In view of the lack of any effect of emu oil, there would seem little, if any point, in continuing this line of research at this time.  However, it is recommended that a relatively small quantity of funds ($5,000) be allocated to test the actual preparations that are to be used in clinical trials

If there was the desire to continue on with work on cellular regeneration the only reasonable option would seem to be invitro tissue culture studies. Although such studies would probably contribute little to obtaining Therapeutic Goods Act registration of emu oil.

Implications

The demonstration that there were no adverse effects will facilitate obtaining permission from the relevant Ethics Committees to perform human clinical trials on the anti-inflammatory activity of emu oil.  Such trials will be required before Therapeutic Goods Act registration can be obtained.

Recommendations

  1. The investigation into the effects of emu oil on wound healing be discontinued.

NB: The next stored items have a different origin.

## src/rtl/alarm_ringer.sv

```systemverilog
// Alarm ringer FSM: rings, snoozes and dismisses an alarm event with registered outputs.
// Define ALARM_RINGER_PATTERN_EN to make the buzzer beep at BEEP_HALF clk half-periods instead of sounding steadily.
module alarm_ringer #(
    parameter int BEEP_HALF         = 4,
    parameter int RING_TIMEOUT_SECS = 60,
    parameter int SNOOZE_SECS       = 300,
    parameter int MAX_SNOOZE        = 3
) (
    input  logic       clk,
    input  logic       reset,
    input  logic       tick_1hz,
    input  logic       buzz_req,
    input  logic       snooze,
    input  logic       dismiss,
    output logic       buzzer_out,
    output logic       ringing,
    output logic       dismiss_ack,
    output logic [1:0] snooze_count,
    output logic [1:0] state
);

    typedef enum logic [1:0] {
        IDLE   = 2'd0,
        RING   = 2'd1,
        SNOOZE = 2'd2,
        DONE   = 2'd3
    } state_t;

    localparam logic [8:0] RING_LAST   = 9'(RING_TIMEOUT_SECS - 1);
    localparam logic [8:0] SNOOZE_LAST = 9'(SNOOZE_SECS - 1);
    localparam logic [1:0] COUNT_MAX   = 2'(MAX_SNOOZE);

    // Out-of-range parameters stop elaboration rather than silently truncating.
    if (BEEP_HALF < 1 || BEEP_HALF > 65535) begin : g_bad_beep_half
        $error("alarm_ringer: BEEP_HALF out of range");
    end
    if (RING_TIMEOUT_SECS < 1 || RING_TIMEOUT_SECS > 511) begin : g_bad_ring_timeout
        $error("alarm_ringer: RING_TIMEOUT_SECS out of range");
    end
    if (SNOOZE_SECS < 1 || SNOOZE_SECS > 511) begin : g_bad_snooze_secs
        $error("alarm_ringer: SNOOZE_SECS out of range");
    end
    if (MAX_SNOOZE < 0 || MAX_SNOOZE > 3) begin : g_bad_max_snooze
        $error("alarm_ringer: MAX_SNOOZE out of range");
    end

    state_t     state_q, state_d;
    logic [8:0] sec_cnt_q, sec_cnt_d;
    logic [1:0] count_d;
    logic       buzz_d;
    logic       ack_d;
    logic       can_snooze;
    logic       ring_timeout;
    logic       snooze_expire;
    logic       state_change;

    assign can_snooze    = (snooze_count < COUNT_MAX);
    assign ring_timeout  = tick_1hz && (sec_cnt_q == RING_LAST);
    assign snooze_expire = tick_1hz && (sec_cnt_q == SNOOZE_LAST);
    assign state_change  = (state_d != state_q);

    always_comb begin
        state_d = state_q;
        count_d = snooze_count;
        ack_d   = 1'b0;
        case (state_q)
            IDLE: begin
                if (buzz_req) state_d = RING;
            end
            RING: begin
                // Dropped alarm beats dismiss beats snooze beats timeout.
                if (!buzz_req) begin
                    state_d = IDLE;
                end else if (dismiss) begin
                    state_d = DONE;
                    ack_d   = 1'b1;
                end else if (snooze && can_snooze) begin
                    state_d = SNOOZE;
                    count_d = snooze_count + 2'd1;
                end else if (ring_timeout) begin
                    if (can_snooze) begin
                        state_d = SNOOZE;
                        count_d = snooze_count + 2'd1;
                    end else begin
                        state_d = DONE;
                        ack_d   = 1'b1;
                    end
                end
            end
            SNOOZE: begin
                if (dismiss) begin
                    state_d = DONE;
                    ack_d   = 1'b1;
                end else if (snooze_expire) begin
                    state_d = buzz_req ? RING : IDLE;
                end
            end
            DONE: begin
                if (!buzz_req) state_d = IDLE;
            end
            default: state_d = IDLE;
        endcase

        if (state_d == IDLE) count_d = 2'd0;

        sec_cnt_d = sec_cnt_q;
        if (state_change) begin
            sec_cnt_d = 9'd0;
        end else if (tick_1hz && (state_q == RING || state_q == SNOOZE)) begin
            sec_cnt_d = sec_cnt_q + 9'd1;
        end
    end

`ifdef ALARM_RINGER_PATTERN_EN
    localparam logic [15:0] BEEP_LAST = 16'(BEEP_HALF - 1);

    logic [15:0] beep_cnt_q, beep_cnt_d;

    // Entering RING starts a fresh "on" half-period; each half lasts BEEP_HALF cycles.
    always_comb begin
        beep_cnt_d = 16'd0;
        buzz_d     = 1'b0;
        if (state_d == RING) begin
            if (state_change) begin
                buzz_d = 1'b1;
            end else if (beep_cnt_q == BEEP_LAST) begin
                buzz_d = ~buzzer_out;
            end else begin
                beep_cnt_d = beep_cnt_q + 16'd1;
                buzz_d     = buzzer_out;
            end
        end
    end

    always_ff @(posedge clk) begin
        if (reset) beep_cnt_q <= 16'd0;
        else       beep_cnt_q <= beep_cnt_d;
    end
`else
    always_comb buzz_d = (state_d == RING);
`endif

    always_ff @(posedge clk) begin
        if (reset) begin
            state_q      <= IDLE;
            sec_cnt_q    <= 9'd0;
            snooze_count <= 2'd0;
            buzzer_out   <= 1'b0;
            ringing      <= 1'b0;
            dismiss_ack  <= 1'b0;
        end else begin
            state_q      <= state_d;
            sec_cnt_q    <= sec_cnt_d;
            snooze_count <= count_d;
            buzzer_out   <= buzz_d;
            ringing      <= (state_d == RING);
            dismiss_ack  <= ack_d;
        end
    end

    assign state = state_q;

endmodule

```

  2. A small sum of money ($5,000) be allocated to test the actual preparations of oil that are to be used in clinical trials.

  3. Any money available for emu oil research would be better spent in other areas of research, e.g. anti-inflammatory activity and/or the use of emu oil as a transdermal carrier.

 

Intellectual property

None.

Communications strategy

The results of this study will be published with the results of the anti-inflammatory studies.

References

  • Fein, E., Caputo, J., Nagal, A. and Nagal, K. Therapeutic uses of emu oil. US patent number:  5,472,713, Dec. 5, 1995.
  •  Holick, M.J. and Kinney, J.F.  Kalaya     oil:  The promise you can see and feel has exciting new developments.  DCI 158: 36, 1996. 
  • Snowden, J.M. and Whitehouse, M.W.  Anti-inflammatory activity of emu oils in rats.  Inflammpharmocology, in press.
  • Snowden, J.M.  Milestone 1 report on project DAW-82A.  A report to RIRDC, 1997.
  • Snowden, J.M.  Wound contraction:  A quantitative interpretation.  Aust. J. Exp. Biol. Med. Sci. 59: 217, 1981.